BEGIN Task inputs

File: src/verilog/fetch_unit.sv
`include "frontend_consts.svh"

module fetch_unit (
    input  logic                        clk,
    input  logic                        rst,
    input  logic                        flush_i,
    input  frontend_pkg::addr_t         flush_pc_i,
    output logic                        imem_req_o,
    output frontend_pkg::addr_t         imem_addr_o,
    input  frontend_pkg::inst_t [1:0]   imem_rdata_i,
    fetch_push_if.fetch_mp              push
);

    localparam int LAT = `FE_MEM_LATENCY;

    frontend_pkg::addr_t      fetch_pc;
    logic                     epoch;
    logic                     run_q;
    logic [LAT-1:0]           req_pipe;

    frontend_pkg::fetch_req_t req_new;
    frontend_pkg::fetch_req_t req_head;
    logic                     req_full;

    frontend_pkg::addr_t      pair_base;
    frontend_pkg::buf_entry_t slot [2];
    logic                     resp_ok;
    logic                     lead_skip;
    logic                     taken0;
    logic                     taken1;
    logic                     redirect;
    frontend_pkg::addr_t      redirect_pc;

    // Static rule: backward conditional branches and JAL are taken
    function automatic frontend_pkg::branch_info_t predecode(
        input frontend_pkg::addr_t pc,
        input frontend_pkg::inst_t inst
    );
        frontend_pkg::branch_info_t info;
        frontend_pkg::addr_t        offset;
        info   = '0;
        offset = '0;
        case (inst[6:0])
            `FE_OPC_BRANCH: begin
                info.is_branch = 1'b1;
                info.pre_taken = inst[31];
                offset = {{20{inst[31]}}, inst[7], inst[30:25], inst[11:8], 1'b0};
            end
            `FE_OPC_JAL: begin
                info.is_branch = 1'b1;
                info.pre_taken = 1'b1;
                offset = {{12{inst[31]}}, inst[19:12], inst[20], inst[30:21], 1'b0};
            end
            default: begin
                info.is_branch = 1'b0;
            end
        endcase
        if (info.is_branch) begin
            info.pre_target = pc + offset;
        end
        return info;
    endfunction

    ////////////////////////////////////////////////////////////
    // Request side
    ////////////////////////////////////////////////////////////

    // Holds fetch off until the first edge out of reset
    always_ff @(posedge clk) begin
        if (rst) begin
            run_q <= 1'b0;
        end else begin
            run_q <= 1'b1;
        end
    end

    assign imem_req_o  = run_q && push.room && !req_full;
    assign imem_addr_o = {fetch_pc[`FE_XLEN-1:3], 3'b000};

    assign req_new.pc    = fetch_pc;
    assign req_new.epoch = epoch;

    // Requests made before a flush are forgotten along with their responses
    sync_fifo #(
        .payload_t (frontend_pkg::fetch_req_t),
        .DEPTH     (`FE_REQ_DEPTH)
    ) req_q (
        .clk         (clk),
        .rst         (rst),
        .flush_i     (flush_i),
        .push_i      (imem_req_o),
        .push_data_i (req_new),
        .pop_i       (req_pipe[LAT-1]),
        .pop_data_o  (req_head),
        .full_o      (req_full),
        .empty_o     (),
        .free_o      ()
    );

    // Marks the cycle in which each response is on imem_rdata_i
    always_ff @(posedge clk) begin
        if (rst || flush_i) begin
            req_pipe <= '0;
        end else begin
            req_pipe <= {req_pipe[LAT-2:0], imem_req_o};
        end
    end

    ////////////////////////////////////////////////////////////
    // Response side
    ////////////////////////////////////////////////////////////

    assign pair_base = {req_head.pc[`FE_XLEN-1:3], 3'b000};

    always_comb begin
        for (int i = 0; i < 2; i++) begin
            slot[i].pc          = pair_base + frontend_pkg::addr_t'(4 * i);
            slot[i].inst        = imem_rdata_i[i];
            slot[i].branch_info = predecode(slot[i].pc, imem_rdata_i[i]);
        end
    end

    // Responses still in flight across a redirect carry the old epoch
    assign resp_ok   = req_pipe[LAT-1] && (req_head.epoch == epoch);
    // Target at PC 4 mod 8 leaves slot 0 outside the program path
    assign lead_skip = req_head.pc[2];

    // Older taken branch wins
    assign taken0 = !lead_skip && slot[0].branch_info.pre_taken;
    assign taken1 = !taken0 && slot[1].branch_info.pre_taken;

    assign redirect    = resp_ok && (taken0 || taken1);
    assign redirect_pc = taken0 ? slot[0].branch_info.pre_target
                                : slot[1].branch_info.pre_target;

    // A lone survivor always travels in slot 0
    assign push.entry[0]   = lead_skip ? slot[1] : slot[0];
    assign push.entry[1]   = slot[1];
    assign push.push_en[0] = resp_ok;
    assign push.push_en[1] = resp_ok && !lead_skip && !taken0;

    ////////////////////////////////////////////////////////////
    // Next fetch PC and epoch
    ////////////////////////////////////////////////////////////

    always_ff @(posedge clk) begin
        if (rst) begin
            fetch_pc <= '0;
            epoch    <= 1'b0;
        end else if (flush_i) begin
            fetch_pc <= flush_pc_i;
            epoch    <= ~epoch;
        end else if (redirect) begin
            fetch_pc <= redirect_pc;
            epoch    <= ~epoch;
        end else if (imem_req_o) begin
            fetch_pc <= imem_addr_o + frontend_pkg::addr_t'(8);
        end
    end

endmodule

END Task inputs
BEGIN Task inputs

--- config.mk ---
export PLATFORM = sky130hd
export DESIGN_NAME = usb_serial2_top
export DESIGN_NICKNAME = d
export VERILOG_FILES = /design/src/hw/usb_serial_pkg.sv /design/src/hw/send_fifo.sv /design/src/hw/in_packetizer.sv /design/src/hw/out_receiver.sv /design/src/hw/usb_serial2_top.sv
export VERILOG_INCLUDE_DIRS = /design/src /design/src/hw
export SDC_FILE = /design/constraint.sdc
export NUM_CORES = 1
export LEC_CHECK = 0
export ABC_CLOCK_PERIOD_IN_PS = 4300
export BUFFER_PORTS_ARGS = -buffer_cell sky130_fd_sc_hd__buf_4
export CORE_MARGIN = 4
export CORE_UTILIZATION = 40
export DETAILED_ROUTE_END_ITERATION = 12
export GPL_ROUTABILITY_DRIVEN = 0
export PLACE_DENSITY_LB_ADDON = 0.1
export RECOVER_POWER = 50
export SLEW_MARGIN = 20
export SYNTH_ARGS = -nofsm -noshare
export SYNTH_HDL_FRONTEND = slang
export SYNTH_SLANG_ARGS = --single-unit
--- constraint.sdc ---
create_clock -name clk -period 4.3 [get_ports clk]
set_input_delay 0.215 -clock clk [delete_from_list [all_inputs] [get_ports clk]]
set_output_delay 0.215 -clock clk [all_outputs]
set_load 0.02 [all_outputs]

END Task inputs

■ Your assignment
Pick each line holding the word "else" out of the data and copy it.

■ Task response
        end else begin
        end else begin
        end else if (flush_i) begin
        end else if (redirect) begin
        end else if (imem_req_o) begin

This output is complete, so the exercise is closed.